CPU times: user 11.3 s, sys: 199 ms, total: 11.5 s
Wall time: 11.6 s


## Generate canonical fusions

Select `N_VARS` random genes with `N_VARS` random partners and fuse first `N_EXONS` exons to `N_EXONS` terminal exons.

In [20]:
%%time
# pick fusion genes
np.random.seed(SEED_INIT)
fus_genes = np.random.choice(all_genes, N_VARS * 2, replace=False)
fusions = zip(fus_genes[:N_VARS], fus_genes[N_VARS:])
fus_txs = [] # which fusions were used in the fusion; for reference

# make fusion genes
for gene1, gene2 in fusions:
    print('Generating %s:%s fusion...' % (gene1, gene2))

    # select first transcript from each gene
    tx1 = [tx for tx, gn in valid_txs if gn == gene1][0]
    tx2 = [tx for tx, gn in valid_txs if gn == gene2][0]
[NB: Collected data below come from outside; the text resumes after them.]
Background: an optimization exercise with open tools, aiming at small area. Do not read the settings as production practice.
Function was checked by simulation only, so behaviour that the tests miss may differ from the original.
Power is estimated from default activity; no workload was simulated.

$ cat design.v
module SatTruncFP
  #(
    parameter	NB_XI  	= 20,
    parameter	NBF_XI	= 12,
    parameter	NB_XO	= 8,
    parameter	NBF_XO	= 6
    )
   (
    input [(NB_XI)-1:0]  i_data,
    output [(NB_XO)-1:0] o_data
    );
   localparam	NBI_XI	=	NB_XI	-	NBF_XI;
   localparam	NBI_XO	=	NB_XO	-	NBF_XO;
   wire [NB_XO-1:0] 	 aux_Sat;
   wire [NBF_XO-1:0] 	 aux_trunc;
   wire 		 condicion;
   wire [NB_XO-1:0] 	 resultado1;
   wire [NB_XO-1:0] 	 resultado2;
	generate
	   if (NBF_XI >= NBF_XO)
	     begin
		assign	aux_trunc = i_data[(NBF_XI-1):(NBF_XI - NBF_XO)];
	     end
	   else
	     begin
		assign	aux_trunc = {i_data[NBF_XI-1:0],{(NBF_XO - NBF_XI){1'b0}}};
	     end
	   if (NBI_XI > NBI_XO)
	     begin
		assign	condicion		=	(i_data[(NB_XI-2)-:(NBI_XI-NBI_XO)] == {(NBI_XI-NBI_XO){i_data[NB_XI-1]}});
		assign	resultado1		=	{i_data[(NB_XI-1)],{(NB_XO-1){~i_data[(NB_XI-1)]}}};
		assign	resultado2		=	{i_data[(NB_XI-1)],i_data[NBF_XI +:NBI_XO-1],aux_trunc};
		assign	aux_Sat			=	condicion	?	resultado2	:	resultado1;
	     end
	   else
	     begin
		if (NBI_XO == NBI_XI)
                  assign  aux_Sat = {i_data[(NB_XI-1)-:NBI_XI],aux_trunc};
		else
		  assign  aux_Sat	= {{(NBI_XO - NBI_XI){i_data[NB_XI-1]}},i_data[(NB_XI-1)-:NBI_XI],aux_trunc};
	     end
	endgenerate
   assign	o_data=aux_Sat;
endmodule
    fus_parts = write_fusion(tx1, tx2, all_exons)
    fus_parts.append('(%s:%s)' % (gene1, gene2))
    fus_txs.append(fus_parts)

Generating NCKAP1L:ALKBH2 fusion...
Generating LOC105369676:FAM216A fusion...
Generating DIABLO:LOC105370063 fusion...
Generating NOP2:SLC6A13 fusion...
Generating MRPS35:LOC105369758 fusion...
Generating WNT10B:ANKRD33 fusion...
Generating ESPL1:DHH fusion...
Generating RNFT2:LINC01559 fusion...
Generating MYF5:YARS2 fusion...
Generating ARL6IP4:NRIP2 fusion...
CPU times: user 49.3 s, sys: 506 ms, total: 49.8 s
Wall time: 51.1 s


## Generate unpartnered fusions

In [21]:
%%time
var_genes = fus_genes.copy()
available_genes = list(set(all_genes).symmetric_difference(var_genes))
ufus_genes = np.random.choice(available_genes, N_VARS, replace=False)
var_genes = np.concatenate([var_genes, ufus_genes])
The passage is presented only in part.